Made In India
The Tron, Glasgow
Script: Stagecraft: Performance:
‘The surrogate is only a carrier, you are renting a womb’
When we found ourselves sitting down at the play, one may ask oneself, ‘what am I actually here for?‘ A story, of course, well told, but we can get that from a good book. What the theatre does offer is the ability to witness character development & interactions at first hand, & it is in a play such as Made in India that these dramatical evolutions take centre stage. Of its inception, in an earlier interview playwright Satinder Chohan told the Mumble, ‘I was applying for the Adopt A Playwright award and was inspired by a shocking article about a white middle class English woman who paid an Indian village surrogate to birth her baby. (My play!) The woman described her surrogate as a ‘vessel’. With my Indian village roots, the surrogate could have been any number of my female relatives or if my parents hadn’t emigrated to the UK, even me. The story was loaded with so much conflicting emotion, culture and politics, I knew I had to write a play around the situation, to explore and understand its fertile terrain. I submitted the idea, won the award, began writing the play.‘
Made in India has three characters; the poor, womb-healthy, pregnancy-sweet-spot-hitting 28 year old from a Gujurati village, the female doctor at her own clinic & the desperate 40-something British down to her last few eggs. Together they form a menage a trois which begins chirpily enough & ends with great drama. The entire backdrop of Indian surrogacy is painted with great detail, but never obstrusively into what is an excellently conceived, written & ultimately performed piece of theatre.

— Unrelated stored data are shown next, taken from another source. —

### src/rtl/ladybird_bus_interface.sv
// Peripheral request/grant bus between the crossbar (primary) and a responder (secondary).
interface ladybird_bus_interface;
   logic        req;
   logic [31:0] addr;
   logic [3:0]  wstrb;
   logic [31:0] wdata;
   logic        gnt;
   logic        rdgnt;
   logic [31:0] rdata;

   modport primary   (output req, addr, wstrb, wdata, input  gnt, rdgnt, rdata);
   modport secondary (input  req, addr, wstrb, wdata, output gnt, rdgnt, rdata);
endinterface
===== src/rtl/r2mdc_stage_ctrl.sv =====
// r2mdc_stage_ctrl: beat sequencer for one radix-2 MDC FFT stage.
// Drives twiddle index, commutator select, delay-line enable and framing.
module r2mdc_stage_ctrl #(
   parameter int N     = 16,
   parameter int STAGE = 0
) (
   input  logic                   clk,
   input  logic                   rst,
   input  logic                   in_valid,
   input  logic                   in_sof,
   output logic                   in_ready,
   output logic [$clog2(N)-2:0]   tw_addr,
   output logic                   bf_valid,
   output logic                   sw_sel,
   output logic                   dl_en,
   output logic                   out_valid,
   output logic                   out_sof,
   output logic                   out_eof,
   output logic                   err
);

   localparam int LOGN = $clog2(N);
   localparam int AW   = LOGN - 1;
   localparam int KW   = LOGN;
   localparam int HALF = N / 2;
   localparam int D    = N >> (STAGE + 1);
   localparam int LOGD = $clog2(D);

   localparam logic [AW-1:0] DMASK = AW'(D - 1);
   localparam logic [AW-1:0] CLAST = AW'(HALF - 1);
   localparam logic [AW:0]   FD    = (AW + 1)'(D);
   localparam logic [KW-1:0] KD    = KW'(D);
   localparam logic [KW-1:0] KLAST = KW'(HALF + D - 1);

   typedef enum logic [1:0] {IDLE, RUN, FLUSH} state_t;

   state_t        state;
   logic [AW-1:0] cnt;
   logic [AW-1:0] c;
   logic [AW:0]   cx;
   logic [AW:0]   fc;
   logic [KW-1:0] k;
   logic [KW-1:0] kc;
   logic          acc;
   logic          sof_beat;
   logic          run_beat;
   logic          beat;
   logic          pulse;
   logic          err_nxt;

   assign in_ready = (state != FLUSH);

   // c/kc are the beat and pulse indices this cycle; a SOF restarts both
   always_comb begin
      acc      = in_valid & in_ready;
      sof_beat = acc & in_sof;
      run_beat = acc & ~in_sof & (state == RUN);
      beat     = sof_beat | run_beat;
      pulse    = beat | (state == FLUSH);
      c        = sof_beat ? '0 : cnt;
      cx       = {1'b0, c};
      kc       = sof_beat ? '0 : k;
      err_nxt  = (sof_beat & (state == RUN) & (cnt != '0))
               | (acc & ~in_sof & (state == IDLE));
   end

   always_ff @(posedge clk or posedge rst) begin
      if (rst) begin
         state     <= IDLE;
         cnt       <= '0;
         fc        <= '0;
         k         <= '0;
         tw_addr   <= '0;
         sw_sel    <= 1'b0;
         bf_valid  <= 1'b0;
         dl_en     <= 1'b0;
         out_valid <= 1'b0;
         out_sof   <= 1'b0;
         out_eof   <= 1'b0;
         err       <= 1'b0;
      end else begin
         err       <= err_nxt;
         bf_valid  <= beat;
         dl_en     <= pulse;
         out_valid <= pulse & (kc >= KD);
         out_sof   <= pulse & (kc == KD);
         out_eof   <= pulse & (kc == KLAST);
         if (pulse)
            k <= kc + KW'(1);
         if (beat) begin
            tw_addr <= (c & DMASK) << STAGE;
            sw_sel  <= cx[LOGD];
         end
         unique case (state)
            IDLE: begin
               if (sof_beat) begin
                  cnt   <= AW'(1);
                  state <= RUN;
               end
            end
            RUN: begin
               if (sof_beat) begin
                  cnt <= AW'(1);
               end else if (run_beat) begin
                  if (cnt == CLAST) begin
                     cnt   <= '0;
                     fc    <= FD;
                     state <= FLUSH;
                  end else begin
                     cnt <= cnt + AW'(1);
                  end
               end
            end
            FLUSH: begin
               fc <= fc - (AW + 1)'(1);
               if (fc == (AW + 1)'(1))
                  state <= IDLE;
            end
            default: state <= IDLE;
         endcase
      end
   end

endmodule
### config.mk
export PLATFORM = sky130hd
export DESIGN_NAME = demux_12_stream
export DESIGN_NICKNAME = d
export VERILOG_FILES = /design/src/rtl/demux_12_stream.sv
export SDC_FILE = /design/constraint.sdc
export NUM_CORES = 1
export LEC_CHECK = 0
export BUFFER_PORTS_ARGS = -buffer_cell sky130_fd_sc_hd__buf_2
export CAP_MARGIN = 20
export CORE_MARGIN = 10
export CORE_UTILIZATION = 56
export DETAILED_ROUTE_END_ITERATION = 8
export PLACE_DENSITY_LB_ADDON = 0.12
export SKIP_LAST_GASP = 1
export SLEW_MARGIN = 20
export SYNTH_ARGS = -nofsm -noshare
export SYNTH_HDL_FRONTEND = slang
export SYNTH_HIERARCHICAL = 1
export SYNTH_SLANG_ARGS = --single-unit
### constraint.sdc
create_clock -name clk -period 2.45 [get_ports clk]
set_input_delay 0.49 -clock clk [delete_from_list [all_inputs] [get_ports clk]]
set_output_delay 0.49 -clock clk [all_outputs]
set_load 0.005 [all_outputs]
### src/rtl/demux_12_stream.sv
// Streaming 1-to-2 demultiplexer with a 2-entry buffer on each output.
// Optional per-output accepted-beat counters are enabled by DEMUX_12_STATS_EN.

module demux_12_fifo2 #(
   parameter int unsigned WIDTH = 8
) (
   input  logic             clk,
   input  logic             rst,
   input  logic             push_i,
   input  logic [WIDTH-1:0] data_i,
   input  logic             pop_i,
   output logic             full_o,
   output logic             valid_o,
   output logic [WIDTH-1:0] data_o
);

   typedef enum logic [1:0] {
      ST_EMPTY = 2'd0,
      ST_ONE   = 2'd1,
      ST_FULL  = 2'd2
   } state_e;

   state_e                 state_q, state_d;
   logic                   wr_ptr_q, wr_ptr_d;
   logic                   rd_ptr_q, rd_ptr_d;
   logic [1:0][WIDTH-1:0]  mem_q;
   logic [WIDTH-1:0]       hold_q;
   logic                   pop;

   assign pop     = pop_i & valid_o;
   assign valid_o = (state_q != ST_EMPTY);
   assign full_o  = (state_q == ST_FULL);
   // Head of the buffer; while empty, keep showing the last value presented.
   assign data_o  = valid_o ? mem_q[rd_ptr_q] : hold_q;

   always_ff @(posedge clk or posedge rst) begin
      if (rst) begin
         state_q  <= ST_EMPTY;
         wr_ptr_q <= 1'b0;
         rd_ptr_q <= 1'b0;
         mem_q    <= '0;
         hold_q   <= '0;
      end else begin
         state_q  <= state_d;
         wr_ptr_q <= wr_ptr_d;
         rd_ptr_q <= rd_ptr_d;
         hold_q   <= data_o;
         if (push_i) begin
            mem_q[wr_ptr_q] <= data_i;
         end
      end
   end

   always_comb begin
      state_d  = state_q;
      wr_ptr_d = wr_ptr_q;
      rd_ptr_d = rd_ptr_q;
      if (push_i) begin
         wr_ptr_d = ~wr_ptr_q;
      end
      if (pop) begin
         rd_ptr_d = ~rd_ptr_q;
      end
      case (state_q)
         ST_EMPTY: begin
            if (push_i) state_d = ST_ONE;
         end
         ST_ONE: begin
            if (push_i && !pop)      state_d = ST_FULL;
            else if (pop && !push_i) state_d = ST_EMPTY;
         end
         ST_FULL: begin
            if (pop && !push_i) state_d = ST_ONE;
         end
         default: state_d = ST_EMPTY;
      endcase
   end

endmodule

module demux_12_stream #(
   parameter int unsigned WIDTH = 8
`ifdef DEMUX_12_STATS_EN
   ,
   parameter int unsigned CNT_W = 16
`endif
) (
   input  logic             clk,
   input  logic             rst,
   input  logic             sel,
   input  logic             in_valid,
   input  logic [WIDTH-1:0] in_data,
   output logic             in_ready,
   output logic             out_a_valid,
   output logic [WIDTH-1:0] out_a_data,
   input  logic             out_a_ready,
   output logic             out_b_valid,
   output logic [WIDTH-1:0] out_b_data,
   input  logic             out_b_ready
`ifdef DEMUX_12_STATS_EN
   ,
   output logic [CNT_W-1:0] cnt_a,
   output logic [CNT_W-1:0] cnt_b
`endif
);

   logic full_a, full_b;
   logic accept, push_a, push_b;

   // Ready depends only on the selected buffer's fill state, never on the pop.
   assign in_ready = !rst && (sel ? !full_b : !full_a);
   assign accept   = in_valid && in_ready;
   assign push_a   = accept && !sel;
   assign push_b   = accept && sel;

   demux_12_fifo2 #(.WIDTH(WIDTH)) u_buf_a (
      .clk     (clk),
      .rst     (rst),
      .push_i  (push_a),
      .data_i  (in_data),
      .pop_i   (out_a_ready),
      .full_o  (full_a),
      .valid_o (out_a_valid),
      .data_o  (out_a_data)
   );

   demux_12_fifo2 #(.WIDTH(WIDTH)) u_buf_b (
      .clk     (clk),
      .rst     (rst),
      .push_i  (push_b),
      .data_i  (in_data),
      .pop_i   (out_b_ready),
      .full_o  (full_b),
      .valid_o (out_b_valid),
      .data_o  (out_b_data)
   );

`ifdef DEMUX_12_STATS_EN
   logic [CNT_W-1:0] cnt_a_q, cnt_a_d;
   logic [CNT_W-1:0] cnt_b_q, cnt_b_d;

   always_comb begin
      cnt_a_d = cnt_a_q;
      cnt_b_d = cnt_b_q;
      if (push_a) cnt_a_d = cnt_a_q + CNT_W'(1);
      if (push_b) cnt_b_d = cnt_b_q + CNT_W'(1);
   end

   always_ff @(posedge clk or posedge rst) begin
      if (rst) begin
         cnt_a_q <= '0;
         cnt_b_q <= '0;
      end else begin
         cnt_a_q <= cnt_a_d;
         cnt_b_q <= cnt_b_d;
      end
   end

   assign cnt_a = cnt_a_q;
   assign cnt_b = cnt_b_q;
`endif

endmodule

After elaboration in Yosys (flattened, before gate mapping). Index checks and enable logic that the tools add are counted.

Register bits after elaboration: 56.

Magnitude comparators: 6. Equality and inequality tests: 10. Muxes and demuxes: 23. Bitwise gates (word level): 6. Reductions and logical operators: 24.

Operators with widths (number): $mux W8 (8); $bwmux W16 (2); $demux W8 S1 (2); $mux W2 (8); $pmux W2 S3 (2); $logic_and A1 B1 Y1 (10); $logic_not A1 Y1 (8); $lt A1 B2 Y1 const B (4); $ne A2 B1 Y1 const B (4); $ne A3 B1 Y1 const B (2); $reduce_and A3 Y1 (2); $eq A2 B1 Y1 const B (2); $eq A2 B2 Y1 const B (2); $logic_not A2 Y1 (2); $not A1 Y1 (4); $reduce_bool A2 Y1 (2); $and A1 B1 Y1 (2); $ge A1 B1 Y1 const B (2); $mux W1 (1).

Depth between registers and ports, before layout. Gate-level depths: netlist (run 1).

Depth after elaboration: 11. Depth in mapped cells: 7. Depth with buffers taken out: 6.

Cells and area by module. The synthesis (run 1) kept the hierarchy.

By module, submodules not included: demux_12_fifo2 at u_buf_b (times used 1, cells an instance 90, area each 1239.9 µm², seq. area each 700.7 µm²); demux_12_fifo2 at u_buf_a (times used 1, cells an instance 90, area each 1184.9 µm², seq. area each 700.7 µm²); demux_12_stream (times used 1, cells an instance 5, area each 45.0 µm², seq. area each 0.0 µm²).

Least setup slack after synthesis (run 1). No wires, ideal clock.

Path type: register to register. From: reg u_buf_a.state_q[1]. To: reg u_buf_a/mem_q[0] (netlist bit). Setup time: 128 ps. Arrival: 1681 ps. Data required time: 2322 ps. Setup slack: 641 ps. Cell stages (with the launch flop): 8. Buffers on the path: 3. Clock period less this slack: 1809 ps. Cell sequence: dfrtp_1 -> buf_2 -> nor2b_1 -> nor3_1 -> buf_2 -> nor2b_1 -> buf_2 -> mux2_1.

Longest elaborated chain between the ends: 6.

Ends and longest elaborated chain: start, declared (RTL line 23) `state_e state_q, state_d;`; start signal, assigned (RTL line 44) `state_q <= state_d;`; $eq A2 B2 Y1 (RTL line 32) `assign full_o = (state_q == ST_FULL);`; net full_a (RTL line 107) `logic full_a, full_b;`; $logic_not A1 Y1 (RTL line 111) `assign in_ready = !rst && (sel ? !full_b : !full_a);`; $mux W1 (RTL line 111); $logic_and A1 B1 Y1 (RTL line 111); $logic_and A1 B1 Y1 (RTL line 112) `assign accept = in_valid && in_ready;`; $logic_and A1 B1 Y1 (RTL line 113) `assign push_a = accept && !sel;`; net push_a (RTL line 108) `logic accept, push_a, push_b;`; end signal, assigned by index (RTL line 49) `mem_q[wr_ptr_q] <= data_i;`; end, declared (RTL line 26) `logic [1:0][WIDTH-1:0] mem_q;`.

The timed path passes the listed nets, and every way through them passes these cells. A chain may end at the register's enable or synchronous reset.

Worst setup path after layout (run 1).
From: reg u_buf_b.state_q[0]. To: out out_b_data[3].

Longest elaborated chain between the ends: 2.

Ends and longest elaborated chain: start, declared (RTL line 23); start signal, assigned (RTL line 44); $reduce_bool A2 Y1 (RTL line 31) `assign valid_o = (state_q != ST_EMPTY);`; $mux W8 (RTL line 34) `assign data_o = valid_o ? mem_q[rd_ptr_q] : hold_q;`; end, declared (RTL line 98) `output logic [WIDTH-1:0] out_b_data,`.

Every way passes these cells.

==> impl_metrics.csv, run 1 <==
group,metric,value,unit
route,antenna_left,0,
synthesis,synth-simple-area-share,9.676,%
global_routing,grt_overflow,0,
timing,period_needed,2.141,ns
die,start_util,57.12,%
worst_setup_path,cp-end-kind,"primary output",
worst_setup_path,crit_fanout,13,
cts,cts.sinks,56,
worst_setup_path,ff2ff_setup_slack,0.34,ns
die,die_area,7467,um2
timing,setup_slack,0.3086,ns
route,finalWirelength,4719,um
die,rows,24,
pwr,power_density,1196,nW/um2
route,post_drt_via_cell_ratio,5.456,
pwr,vdd_ir_drop_max,0.0005760,V
cts,holdBufCountCts,0,
synthesis,yosysSeqAreaShare,56.74,%
route,drt_iter0_markers,84,
synthesis,synth_area,2470,um2
layout,final_core_util,63.95,%
layout,final_cell_area,2765,um2
global_routing,gr-usage-all-layers,13.04,%
timing,finalMaxSlewViolations,0,
timing,tns,0,ns
cts,ctsResizeCount,0,
synthesis,synthCells,185,
die,die_w,86.41,um
die,coreArea,4324,um2
placement,dp_slack,0.3738,ns
synthesis,yosysUniqueCellTypes,34,
timing,skew,0.007743,ns
worst_setup_path,cp.required,1.96,ns
cts,cts_max_path_buffers,2,
layout,layout_common_cells,"dfrtp_1 (56), buf_2 (32), nor3_1 (17), mux2i_1 (17)",
pwr,p_int,2.202,mW
route,wl_per_cell,17.35,um
synthesis,synthAdderAreaFrac,1.013,%
cts,numCtsBuffers,5,
layout,mostFrequentLayoutCell,"dfrtp_1",
global_routing,grt_max_degree,29,
cts,clk_pin_slew,0.10,ns
timing,fin_crit_sh,87.40,%
synthesis,synth-compound-area-share,4.965,%
worst_setup_path,crit_arrival,1.65,ns
worst_setup_path,r2r_end,"u_buf_b/mem_q[5]",
placement,dp_hpwl,3622,um
synthesis,synth_mux_area_share,22.70,%
worst_setup_path,startpoint,"u_buf_b/state_q[0]",
synthesis,yosys_warnings,6,
global_routing,grt_pass1_wl,7914,um
timing,hold_viol,0,
timing,setup_viol_count_final,0,
synthesis,synth.avg_cell_area,13.35,um2
synthesis,ys_seq_elements,56,
cts,cts_setup_buffers,0,
timing,tightest_slew,0.5114,ns
route,drtPass1Iterations,4,
layout,syn2layout_area_growth,11.96,%
global_routing,antenna_found_initial,0,
pwr,power_switching,1.105,mW
die,io_pins,33,
synthesis,synth_xor_area_share,1.418,%
synthesis,synthesis.nets,201,
run,max-cap-violations,0,
min_path,min_path_type,"primary input to asynchronous set/reset pin",
pwr,p_clk_share,15.0,%
pwr,leakage,1.298,nW
cts,cts-root-buf,"clkbuf_8",
die,die_y,86.41,um
pwr,switching_share,33.43,%
synthesis,synth_top_family_by_area,"multiplexers",
timing,fmax,467.0,MHz
pwr,seqPwrFrac,51.3,%
global_routing,grt_pass1_vias,1627,
pwr,power,3.307,mW
route,drc,0,
placement,postPlaceCellArea,2673,um2
pwr,comb_power_share,33.7,%
layout,drive_gt1_share,34.09,%
status,status,"finished clean",
worst_setup_path,r2r_start,"u_buf_b/state_q[0]",
worst_setup_path,cp-start-kind,"flip-flop",
cts,cts_tree,"done",
timing,rsz0062_at_grt,"false",
route,vias,1484,
timing,maxSlewHeadroom,65.91,%
worst_setup_path,ff2ff_path_depth,4,
cts,insertion_delay,0.30,ns
layout,antenna_cells,0,
worst_setup_path,worstSetupPathType,"flip-flop to primary output",
layout,nNetsFinal,235,
cts,h-tree-depth,2,
placement,place.gp.congestion,0.8175,
placement,port_buffers,32,
worst max-delay path by stage:
stage / endpoint
final: out_b_data[3]
after global routing: u_buf_b/mem_q[5]
after CTS: out_b_data[3]
after detailed placement: u_buf_b/mem_q[6]
after global placement: u_buf_b/mem_q[3]
after floorplan: u_buf_a/mem_q[0]
routing by layer:
layer,share of wire [%],global-route usage [%]
met5,0,0
met4,0.42,3.093
met3,3.5,3.471
met2,53,23.36
met1,43,15.04
registers in the layout, summed over array words and instances, names as in the netlist:
register          count
u_buf_b/wr_ptr_q      1
u_buf_a/rd_ptr_q      1
u_buf_b/hold_q        8
u_buf_b/rd_ptr_q      1
u_buf_a/wr_ptr_q      1
u_buf_b/state_q       2
u_buf_a/hold_q        8
u_buf_b/mem_q        16
u_buf_a/state_q       2
u_buf_a/mem_q        16
Yosys cell counts:
cell | count | area (um2)
mux2_1 | 8 | 90.09
nor4b_1 | 1 | 8.760
o2bb2ai_1 | 2 | 17.52
or2_1 | 1 | 6.260
nand2b_4 | 1 | 13.76
mux2_2 | 16 | 180.2
mux2_4 | 8 | 120.1
ha_1 | 2 | 25.02
nand2_2 | 1 | 6.260
a21o_1 | 1 | 7.510
o21ai_1 | 1 | 5.000
xnor2_1 | 2 | 17.52
inv_1 | 5 | 18.77
clkbuf_1 | 2 | 7.510
nor4bb_1 | 2 | 20.02
or2_2 | 1 | 6.260
xor2_1 | 2 | 17.52
nor3b_1 | 1 | 7.510
and3b_1 | 1 | 8.760
nor2b_4 | 1 | 13.76
nand2_1 | 1 | 3.750
or4_1 | 1 | 7.510
dfrtp_1 | 56 | 1401
a21oi_1 | 16 | 80.08
nor2b_1 | 4 | 25.02
buf_2 | 8 | 40.04
nand2b_1 | 1 | 6.260
mux2i_1 | 17 | 170.2
a211oi_1 | 1 | 7.510
buf_12 | 1 | 20.02
nor3_1 | 17 | 85.08
o21ai_0 | 1 | 5.000
nor3b_2 | 1 | 12.51
nand3b_1 | 1 | 7.510
cell families (layout without fill, tap and decap cells):
kind of cell / after synthesis / in the layout
DFF: 56 / 56
buffers and inverters: 16 / 51
adders and majority gates: 2 / 2
muxes: 49 / 49
and+or+nand+nor: 36 / 36
xor gates and xnor gates: 4 / 4
AOI/OAI and AO/OA: 22 / 22
final cells by class:
type	count	area, um2
fill	370	1559
clock inverter	3	23.77
sequential	56	1401
clock buffer	5	68.82
multi-input combinational	113	982.2
tap	52	65.06
timing repair buffer	38	205.2
inverter	5	18.77
power by group through the flow:
| stage | Sequential, mW | Clock [mW] | Combinational, mW |
|---|---|---|---|
| after floorplan | 1.53 | 0 | 0.885 |
| after global placement | 1.67 | 0 | 1.09 |
| after detailed placement | 1.71 | 0 | 1.14 |
| after CTS | 1.70 | 0.511 | 1.14 |
| after global routing | 1.75 | 0.553 | 1.24 |
| final | 1.70 | 0.496 | 1.11 |
per-stage QoR:
stage	std cells	hold slack (ns)
floorplan	185	0.4574
global placement	264	0.4695
detailed placement	264	0.4748
CTS	272	0.2655
global route	272	0.2923
finish	272	0.2606
critical path, cell delays in order, from the launching register on:
cell,delay [ns]
dfrtp_1,0.54
or2_2,0.43
a21oi_1,0.22
buf_2,0.15
Power figures use the tool's default switching activity.
==> run 2: changes to the inputs <==
Settings changed: ABC_AREA from default to 1, CORE_UTILIZATION 56 to 57, PLACE_DENSITY from default to 0.83, PLACE_DENSITY_LB_ADDON 0.12 to default.
==> run 2 against run 1 <==
Compared with the run above: sequential power decreased by 15%; non-clock buffer count down 3; via count is 32% higher; flip-flop and latch count unchanged; maximum frequency shrank 0.80%; worst hold slack better by 0.0019 ns; global-route usage increased by 1.0 points; highest routed layer unchanged.
==> impl_metrics.csv, run 2 <==
group,metric,value,unit
layout,syn2layout_area_growth,10.58,%
die,die_area,7637,um2
timing,rsz0062_at_grt,"false",
timing,tns,0,ns
layout,ff_latch_area,1401,um2
timing,hold_viol,0,
timing,period_needed,2.159,ns
layout,final_cell_area,2863,um2
layout,mostFrequentLayoutCell,"nand2_1",
route,finalWirelength,5024,um
worst_setup_path,path_cells,"clkinv_1, nand2_1, nand2_1, nand2_1, nand2_1, buf_2",
cts,insertion_delay,0.30,ns
worst_setup_path,cp-end-kind,"primary output",
timing,fin_crit_sh,88.11,%
worst_setup_path,crit_top_cell,"nand2_1",
cts,cts_max_path_buffers,2,
synthesis,synth-edff-count,0,
synthesis,synth.area.top_cells,"dfrtp_1 (54%), nand2_1 (21%), o21ai_2 (8.1%)",
cts,ctsResizeCount,0,
pwr,vdd_ir_drop_max,0.0004308,V
timing,fmax,463.2,MHz
cts,cts_tree,"done",
die,start_util,59.05,%
cts,h-tree-depth,2,
pwr,switching_share,35.57,%
pwr,seqPwrFrac,48.5,%
cts,holdBufCountCts,0,
global_routing,grt_pass1_vias,2008,
cts,cts-root-buf,"clkbuf_8",
pwr,comb_power_share,33.8,%
timing,finalMaxSlewViolations,0,
route,drt_iter0_markers,183,
worst_setup_path,cpPeakStageDelay,0.57,ns
synthesis,synthesis.nets,320,
die,rows,24,
cts,cts_setup_buffers,0,
synthesis,synth_top_area_share,54.13,%
layout,layout_common_cells,"nand2_1 (145), dfrtp_1 (56), buf_2 (32)",
worst_setup_path,r2r_start,"u_buf_b/state_q[1]",
min_path,min_path_type,"primary input to asynchronous set/reset pin",
cts,clk_pin_slew,0.10,ns
pwr,p_int,1.916,mW
placement,port_buffers,32,
timing,tightest_slew,0.7163,ns
worst_setup_path,cp-start-kind,"flip-flop",
route,antenna_left,0,
layout,nNetsFinal,355,
worst_setup_path,worstSetupPathType,"flip-flop to primary output",
global_routing,gr-usage-all-layers,14.09,%
die,die_w,87.39,um
worst_setup_path,ff2ff_path_depth,9,
worst_setup_path,slowest_stage,"dfrtp_1",
synthesis,synth_area,2589,um2
synthesis,yosysSeqAreaShare,54.13,%
run,max-cap-violations,0,
synthesis,synthCells,304,
pwr,leakage,1.654,nW
status,status,"finished clean",
pwr,power_switching,1.058,mW
layout,antenna_cells,0,
cts,cts.sinks,56,
layout,drive_gt1_share,22.71,%
worst_setup_path,cp.required,1.96,ns
timing,skew,0.007595,ns
worst_setup_path,ff2ff_setup_slack,0.46,ns
synthesis,ys_seq_elements,56,
global_routing,antenna_found_initial,0,
global_routing,grt_pass1_wl,8894,um
synthesis,async_flop_share,100.0,%
route,drc,0,
pwr,p_clk_share,17.6,%
synthesis,yosys_warnings,6,
synthesis,yosysUniqueCellTypes,24,
placement,dp_hpwl,3659,um
global_routing,grt_max_degree,29,
worst_setup_path,crit_fanout,10,
route,wl_per_cell,12.85,um
synthesis,synth.avg_cell_area,8.516,um2
worst_setup_path,r2r_end,"u_buf_b/mem_q[2]",
die,coreArea,4384,um2
layout,reg.largest.list,"u_buf_a/mem_q x16, u_buf_b/mem_q x16",
layout,fillerInstances,376,
cts,numCtsBuffers,5,
route,vias,1957,
layout,multi_input_area,989.7,um2
worst_setup_path,crit_arrival,1.67,ns
synthesis,post-synth-top-count-cell,"nand2_1",
pwr,power_density,1039,nW/um2
synthesis,synth_top_area_cell,"dfrtp_1",
global_routing,grt_overflow,0,
timing,maxSlewHeadroom,52.25,%
die,io_pins,33,
synthesis,ys.flop_type,"dfrtp_1",
timing,setup_viol_count_final,0,
placement,place.gp.congestion,0.7736,
worst_setup_path,crit_end,"out_b_data[6]",
synthesis,synth_top_cells_by_count,"nand2_1 (145), dfrtp_1 (56), inv_1 (30), o21ai_2 (24), o21ai_0 (10)",
placement,postPlaceCellArea,2766,um2
route,post_drt_via_cell_ratio,5.005,
die,die_y,87.39,um
worst_setup_path,startpoint,"u_buf_b/rd_ptr_q",
route,drtPass1Iterations,4,
## run 2: layout make-up
cell class	instances	area share, %
Tap cell	52	2.273
Clock buffer	7	3.365
Sequential cell	56	48.95
Inverter	34	4.458
Multi-Input combinational cell	207	34.57
Timing Repair Buffer	35	6.381
## run 2: through the flow
step	cells	hold slack [ns]	power [mW]	setup WS, ns	util, %
after CTS	391	0.2769	3.011	0.2903	65.30
after global routing	391	0.3123	3.233	0.1200	65.30
after detailed placement	384	0.4573	2.483	0.4626	63.10
after global placement	384	0.4546	2.438	0.5633	63.10
after floorplan	304	0.4529	2.132	0.7928	-
final	391	0.2624	2.973	0.2913	65.30
## run 2: cells by family after synthesis
kind of cell,after synthesis,synth area share (%)
adder cells (fa/ha/maj),2,0.9665
AO/OA/AOI/OAI,36,10.54
flip-flops,56,54.13
AND/OR/NAND/NOR,169,26.73
buffers and inverters,41,7.637
## run 2: power by group through the flow
stage                     Combinational, mW  Sequential (mW)  Clock, mW
after floorplan                       0.738             1.39          0
after global placement                0.993             1.44          0
after detailed placement               1.03             1.46          0
after CTS                              1.03             1.44      0.534
after global routing                   1.18             1.48      0.569
final                                  1.01             1.44      0.524
## run 2: worst max-delay path: cells and delay by family, from the launching register on
family | cells | cell delay [ns]
buf+inv | 2 | 0.46
simple gates | 4 | 0.33
flops | 1 | 0.57
## run 2: worst min path at each step
stage / from / to / slack [ns] / depth (start not counted)
3_3_place_gp: u_buf_a/hold_q[0] / u_buf_a/hold_q[0] / 0.45 / 2
5_1_grt: rst / u_buf_b/hold_q[7] / 0.31 / 3
4_1_cts: rst / u_buf_b/mem_q[15] / 0.28 / 3
2_1_floorplan: u_buf_b/mem_q[13] / u_buf_b/mem_q[13] / 0.45 / 2
3_5_place_dp: u_buf_a/hold_q[5] / u_buf_a/hold_q[5] / 0.46 / 2
6_report: rst / u_buf_b/state_q[0] / 0.26 / 3
## run 2: metal layers
layer / GRT usage, % / wire (um) / vias to the layer above
met3: 3.090 / 248 / 5
met1: 17.57 / 2241 / 915
met5: 0 / 0 / -
met2: 23.74 / 2475 / 37
li1: - / - / 1000
met4: 4.058 / 59 / 0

All three actress pull of highly believable portraits, while the stagecraft is sublimely effective – a combination of light changes & screen-shuffles enabling us to really place ourselves in steamingly hot India. The colours are all deep purples & gold, like the feathery tail of a peacock wafting before our eyes. The script is also littered with Indian touches, like lassi-cravings & the showbiz nature of Indian politics. Made In India is also a story of obsession played with a nervous brilliance by Gina Isaac. Her character Eva is so determined to produce a baby with her dead husband’s sperm, that all around her are sucked in the maelstorm. This play is a rare thing in today’s theatrical landscape – for it teaches without being didactic, & entertains without slapping the drama on with a thick butter-knife. Well done to all concerned.